Фотография 1970 года.
После кончины Павла Игнатьевича прошло уже много времени – более четверти века. Большая часть пережитого истерлась из памяти, многое постаралась забыть, поскольку эпизоды были не только радостные, но и печальные. Мы взрослели, утверждали свое «я». Сейчас, с высоты прожитых лет, когда утихли пережитые страсти, детство и юность видятся по–другому: то, о чем предупреждал когда–то отец, сбылось, причем, в самой горькой форме. Все чаще мы с братом, обсуждая прежние события, упоминаем по отношению к папе слово «старец». Яснее видны последствия нашего нежелания прислушаться к его словам, исполнить его волю.
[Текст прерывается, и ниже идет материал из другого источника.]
==> config.mk <==
export PLATFORM = sky130hd
export DESIGN_NAME = atta_irq_ctrl
export DESIGN_NICKNAME = d
export VERILOG_FILES = /design/src/rtl/atta_irq_ctrl.sv
export SDC_FILE = /design/constraint.sdc
export NUM_CORES = 1
export LEC_CHECK = 0
export CAP_MARGIN = 20
export CORE_UTILIZATION = 40
export CTS_BUF_LIST = sky130_fd_sc_hd__clkbuf_4
export CTS_CLUSTER_DIAMETER = 30
export DETAILED_ROUTE_END_ITERATION = 16
export PLACE_DENSITY_LB_ADDON = 0.05
export SYNTH_ARGS = -nofsm -noshare
export SYNTH_HDL_FRONTEND = slang
export SYNTH_SLANG_ARGS = --single-unit
==> constraint.sdc <==
create_clock -name clk_i -period 2.6 [get_ports clk_i]
set_input_delay 0.52 -clock clk_i [delete_from_list [all_inputs] [get_ports clk_i]]
set_output_delay 0.52 -clock clk_i [all_outputs]
set_load 0.05 [all_outputs]
==> src/rtl/atta_irq_ctrl.sv <==
//==============================================================================
// Module      : atta_irq_ctrl
// Description : Memory-mapped interrupt controller with pending, enable, edge
//               and active registers and a single-beat CPU bus handshake.
//               Optional macro ATTA_IRQ_SYNC_EN adds a two-flop input
//               synchronizer ahead of the source sample flop.
// Revision    : 1.0 - initial release
//==============================================================================
`default_nettype none

module atta_irq_ctrl #(
    parameter int          NUM_SRC   = 8,
    parameter logic [31:0] BASE_ADDR = 32'h0300_0000
) (
    input  logic               clk_i,
    input  logic               rst_i,
    input  logic [NUM_SRC-1:0] src_i,
    input  logic               mem_valid_i,
    input  logic [31:0]        mem_addr_i,
    input  logic [31:0]        mem_wdata_i,
    input  logic [3:0]         mem_wstrb_i,
    output logic               mem_ready_o,
    output logic [31:0]        mem_rdata_o,
    output logic [31:0]        irq_o
);

    localparam logic [1:0] c_OFF_PENDING = 2'd0;
    localparam logic [1:0] c_OFF_ENABLE  = 2'd1;
    localparam logic [1:0] c_OFF_EDGE    = 2'd2;

    typedef enum logic [1:0] {
        ST_IDLE = 2'd0,
        ST_ACK  = 2'd1,
        ST_WAIT = 2'd2
    } state_t;

    state_t             state_q, state_d;
    logic               ready_q, ready_d;
    logic [31:0]        rdata_q, rdata_d;
    logic [NUM_SRC-1:0] pending_q, pending_d;
    logic [NUM_SRC-1:0] enable_q, enable_d;
    logic [NUM_SRC-1:0] edge_mode_q, edge_mode_d;
    logic [NUM_SRC-1:0] s_q, s_d;
    logic [NUM_SRC-1:0] sp_q;

    logic               w_sel;
    logic               w_access;
    logic               w_write;
    logic [1:0]         w_off;
    logic [NUM_SRC-1:0] w_wmask;
    logic [NUM_SRC-1:0] w_wdata;
    logic [NUM_SRC-1:0] w_w1c;
    logic [NUM_SRC-1:0] w_rise;
    logic [NUM_SRC-1:0] w_mode_chg;
    logic [NUM_SRC-1:0] w_act_bits;
    logic               w_act_valid;
    logic [4:0]         w_act_id;
    logic [31:0]        w_pend32, w_en32, w_edge32;
    logic [31:0]        w_rd;
    logic               w_unused;

    assign w_sel    = (mem_addr_i[31:4] == BASE_ADDR[31:4]);
    assign w_off    = mem_addr_i[3:2];
    assign w_access = (state_q == ST_IDLE) && mem_valid_i && w_sel;
    assign w_write  = w_access && (mem_wstrb_i != 4'b0000);
    assign w_wdata  = mem_wdata_i[NUM_SRC-1:0];
    assign w_unused = ^{mem_addr_i[1:0], mem_wdata_i, mem_wstrb_i};

    // Each register bit follows the strobe of the byte lane it lives in.
    for (genvar gi = 0; gi < NUM_SRC; gi++) begin : g_wmask
        assign w_wmask[gi] = mem_wstrb_i[gi/8];
    end

`ifdef ATTA_IRQ_SYNC_EN
    logic [NUM_SRC-1:0] sync1_q, sync2_q;

    always_ff @(posedge clk_i) begin
        if (rst_i) begin
            sync1_q <= '0;
            sync2_q <= '0;
        end else begin
            sync1_q <= src_i;
            sync2_q <= sync1_q;
        end
    end

    assign s_d = sync2_q;
`else
    assign s_d = src_i;
`endif

    always_comb begin
        w_pend32                 = '0;
        w_en32                   = '0;
        w_edge32                 = '0;
        w_pend32[NUM_SRC-1:0]    = pending_q;
        w_en32[NUM_SRC-1:0]      = enable_q;
        w_edge32[NUM_SRC-1:0]    = edge_mode_q;
    end

    // Lowest set index wins: scan downwards so the last hit is the smallest.
    assign w_act_bits = pending_q & enable_q;
    always_comb begin
        w_act_valid = 1'b0;
        w_act_id    = '0;
        for (int i = NUM_SRC - 1; i >= 0; i--) begin
            if (w_act_bits[i]) begin
                w_act_valid = 1'b1;
                w_act_id    = 5'(i);
            end
        end
    end

    always_comb begin
        case (w_off)
            c_OFF_PENDING: w_rd = w_pend32;
            c_OFF_ENABLE:  w_rd = w_en32;
            c_OFF_EDGE:    w_rd = w_edge32;
            default:       w_rd = {w_act_valid, 26'b0, w_act_id};
        endcase
    end

    always_comb begin
        enable_d    = enable_q;
        edge_mode_d = edge_mode_q;
        w_w1c       = '0;
        if (w_write) begin
            case (w_off)
                c_OFF_PENDING: w_w1c       = w_wdata & w_wmask;
                c_OFF_ENABLE:  enable_d    = (enable_q & ~w_wmask) | (w_wdata & w_wmask);
                c_OFF_EDGE:    edge_mode_d = (edge_mode_q & ~w_wmask) | (w_wdata & w_wmask);
                default:       w_w1c       = '0;
            endcase
        end
    end

    assign w_rise     = s_q & ~sp_q;
    assign w_mode_chg = edge_mode_d ^ edge_mode_q;

    // A fresh edge beats a simultaneous W1C; a mode change discards history.
    always_comb begin
        pending_d = '0;
        for (int i = 0; i < NUM_SRC; i++) begin
            if (edge_mode_q[i]) begin
                pending_d[i] = (pending_q[i] & ~w_w1c[i]) | w_rise[i];
            end else begin
                pending_d[i] = s_q[i];
            end
        end
        pending_d = pending_d & ~w_mode_chg;
    end

    always_comb begin
        state_d = state_q;
        case (state_q)
            ST_IDLE: if (w_access)     state_d = ST_ACK;
            ST_ACK:                    state_d = ST_WAIT;
            ST_WAIT: if (!mem_valid_i) state_d = ST_IDLE;
            default:                   state_d = ST_IDLE;
        endcase
    end

    assign ready_d = w_access;
    assign rdata_d = w_access ? w_rd : 32'h0;

    always_ff @(posedge clk_i) begin
        if (rst_i) begin
            state_q     <= ST_IDLE;
            ready_q     <= 1'b0;
            rdata_q     <= '0;
            pending_q   <= '0;
            enable_q    <= '0;
            edge_mode_q <= '0;
            s_q         <= '0;
            sp_q        <= '0;
        end else begin
            state_q     <= state_d;
            ready_q     <= ready_d;
            rdata_q     <= rdata_d;
            pending_q   <= pending_d;
            enable_q    <= enable_d;
            edge_mode_q <= edge_mode_d;
            s_q         <= s_d;
            sp_q        <= s_q;
        end
    end

    assign mem_ready_o = ready_q;
    assign mem_rdata_o = rdata_q;
    assign irq_o       = w_pend32 & w_en32;

endmodule

`default_nettype wire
Резко, но очень мудро он предостерегал нас от возможных опасностей и бед. Увы! предостережения остались для нас втуне, и мы, все трое его детей, расплачиваемся ныне за свою невнимательность и самость. Мамины терпеливая мягкость, ласковость, жертвенное желание умягчить все острые углы, все покрыть своей любовью, принять все жизненные удары на себя, конечно, вызывали больше сочувствия, потому и привязанность к маме была необычайной. Однако суровая, горькая резкость отца сейчас помогает выстоять, не сломаться и многое понять в очень непростых обстоятельствах нашей текущей жизни. Образ отца высветляется с каждым годом все ярче.